Tuesday, January 24, 2012

This goes beyond being a typo. (1/25/12 Update: "blue riband" is probably NOT a typo. See Anne's comment.)


From The Rough Guide to Climate Change by Robert Henson.
I read a lot about climate change because I think it's just the most fascinating subject. It has it all: death, destruction, drama, debate, politics. Isn't this a great mistake?

5 comments:

Kat said...

Snort!

Margaret said...

Wow, awful. We need to be editors. My grade school children might have caught that!

Anne said...

Okay. I can't decide if this post was a puzzle or a challenge to figure out why (or if) blue-riband was more than just a typo. It was like one of those un-understandable New Yorker cartoons that you post periodically.

After looking for definitions of riband and blue riband online, and reading a bit on Wikipedia and checking the nationality of the author of the climate change book, I came away with the understanding that there was not so much a typo as the use of a term not familiar to a US audience (though, apparently, to lots of other nations?). I have no first-hand knowledge of all this, mind you. Just reporting what I think I learned on the Internets.

Whaddya think?

Pam J. said...

I think, Anne, that you have an unfulfilled life-mission to solve mysteries and problems. It's part social worker, part big ole brain working, working, working all the time, part an oddball sense of humor.
(That was a terrible sentence but I think you get the drift.)
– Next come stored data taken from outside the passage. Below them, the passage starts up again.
[src/rtl/pwm_multi.sv]
// Multi-channel PWM generator with a shared edge/center-aligned counter.
// New period/mode/duty sets are double-buffered and switch in only on a period boundary.
//
// dir state | meaning
// DIR_UP    | counter incrementing; cnt==0 here marks a period boundary
// DIR_DOWN  | counter decrementing (center-aligned mode only)
module pwm_multi #(
    parameter int WIDTH    = 8,
    parameter int CHANNELS = 4
) (
    input  logic                      clk,
    input  logic                      n_rst,
    input  logic                      en,
    input  logic                      load,
    input  logic [WIDTH-1:0]          period,
    input  logic                      mode,
    input  logic [CHANNELS*WIDTH-1:0] duty,
    output logic [CHANNELS-1:0]       pwm_o,
    output logic                      period_start,
    output logic                      upd_done,
    output logic                      pending
);

    localparam logic [0:0] DIR_UP   = 1'b0;
    localparam logic [0:0] DIR_DOWN = 1'b1;

    logic [WIDTH-1:0]          cnt;
    logic [0:0]                dir;
    logic [WIDTH-1:0]          sh_period;
    logic                      sh_mode;
    logic [CHANNELS*WIDTH-1:0] sh_duty;
    logic [WIDTH-1:0]          act_period;
    logic                      act_mode;
    logic [CHANNELS*WIDTH-1:0] act_duty;

    logic                      boundary;
    logic                      apply;
    logic [WIDTH-1:0]          eff_period;
    logic                      eff_mode;
    logic [CHANNELS*WIDTH-1:0] eff_duty;
    logic [WIDTH-1:0]          cnt_nxt;
    logic [0:0]                dir_nxt;
    logic [CHANNELS-1:0]       pwm_nxt;

    assign boundary = en && (cnt == '0) && (dir == DIR_UP);
    assign apply    = boundary && (load || pending);

    // The values that govern this cycle: a set switching in at this boundary
    // already drives the counter step and the compare, so the new period starts cleanly.
    always_comb begin
        eff_period = act_period;
        eff_mode   = act_mode;
        eff_duty   = act_duty;
        if (boundary && load) begin
            eff_period = period;
            eff_mode   = mode;
            eff_duty   = duty;
        end else if (boundary && pending) begin
            eff_period = sh_period;
            eff_mode   = sh_mode;
            eff_duty   = sh_duty;
        end
    end

    always_comb begin
        cnt_nxt = '0;
        dir_nxt = DIR_UP;
        if (en && (eff_period != '0)) begin
            if (!eff_mode) begin
                cnt_nxt = (cnt >= eff_period) ? '0 : cnt + 1'b1;
            end else if (dir == DIR_UP) begin
                if (cnt >= eff_period) begin
                    cnt_nxt = '0;
                end else begin
                    cnt_nxt = cnt + 1'b1;
                    dir_nxt = (cnt_nxt == eff_period) ? DIR_DOWN : DIR_UP;
                end
            end else begin
                // Turn around on arrival at 0 so that 0 is visited once per period.
                if (cnt != '0) begin
                    cnt_nxt = cnt - 1'b1;
                    dir_nxt = (cnt_nxt == '0) ? DIR_UP : DIR_DOWN;
                end
            end
        end
    end

    always_comb begin
        pwm_nxt = '0;
        for (int i = 0; i < CHANNELS; i++) begin
            pwm_nxt[i] = en && (cnt < eff_duty[i*WIDTH +: WIDTH]);
        end
    end

    always_ff @(posedge clk or negedge n_rst) begin
        if (!n_rst) begin
            cnt          <= '0;
            dir          <= DIR_UP;
            sh_period    <= '0;
            sh_mode      <= 1'b0;
            sh_duty      <= '0;
            act_period   <= '0;
            act_mode     <= 1'b0;
            act_duty     <= '0;
            pending      <= 1'b0;
            pwm_o        <= '0;
            period_start <= 1'b0;
            upd_done     <= 1'b0;
        end else begin
            cnt          <= cnt_nxt;
            dir          <= dir_nxt;
            pwm_o        <= pwm_nxt;
            period_start <= boundary;
            upd_done     <= apply;
            if (load) begin
                sh_period <= period;
                sh_mode   <= mode;
                sh_duty   <= duty;
            end
            if (apply) begin
                act_period <= eff_period;
                act_mode   <= eff_mode;
                act_duty   <= eff_duty;
                pending    <= 1'b0;
            end else if (load) begin
                pending <= 1'b1;
            end
        end
    end

endmodule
AND. I am beginning to think that you are right and I was wrong. Maybe this wasn't a typo. Once again, my beloved Wikipedia provides much useful information:
http://en.wikipedia.org/wiki/Blue_Riband_%28disambiguation%29

Thank you for educating me!

Anne said...

Well, it was your "this goes beyond being a typo" statement that set me on the path of trying to figure out why.
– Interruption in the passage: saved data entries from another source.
File: src/rtl/sync_mux_arbiter_pkg.sv
// Shared types and constants for the round-robin mux arbiter.
package sync_mux_pkg;

    // Output register occupancy.
    typedef enum logic {
        EMPTY = 1'b0,
        FULL  = 1'b1
    } out_state_e;

    // Source encoding carried on addr and in the round-robin pointer.
    localparam logic PORT_X1 = 1'b0;
    localparam logic PORT_X2 = 1'b1;

    localparam int DEF_WIDTH = 8;
    localparam int DEF_CNT_W = 16;

endpackage

File: src/rtl/sync_mux_arbiter_if.sv
// Handshake bundle between two requesters, the arbiter and its downstream sink.
interface sync_mux_arbiter_if
    import sync_mux_pkg::*;
#(
    parameter int WIDTH = DEF_WIDTH,
    parameter int CNT_W = DEF_CNT_W
);
    logic             x1_valid;
    logic [WIDTH-1:0] x1_data;
    logic             x1_ready;
    logic             x2_valid;
    logic [WIDTH-1:0] x2_data;
    logic             x2_ready;
    logic             y_valid;
    logic [WIDTH-1:0] y;
    logic             y_ready;
    logic             addr;
    logic [CNT_W-1:0] cnt_x1;
    logic [CNT_W-1:0] cnt_x2;

    // Environment side: requesters and downstream consumer.
    modport master (
        output x1_valid, x1_data, x2_valid, x2_data, y_ready,
        input  x1_ready, x2_ready, y_valid, y, addr, cnt_x1, cnt_x2
    );

    // Arbiter side.
    modport slave (
        input  x1_valid, x1_data, x2_valid, x2_data, y_ready,
        output x1_ready, x2_ready, y_valid, y, addr, cnt_x1, cnt_x2
    );
endinterface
If I were reading the book and came across "blue-riband," I would think TYPO, too.

I think what we have here is a somewhat pretentious (sp?) use of a term meaning "blue ribbon." Why not just use blue ribbon? The author is American, after all. Was he writing more for non-Americans? Well, maybe, considering the topic.

Anyway, we learned something new today, so it's all good!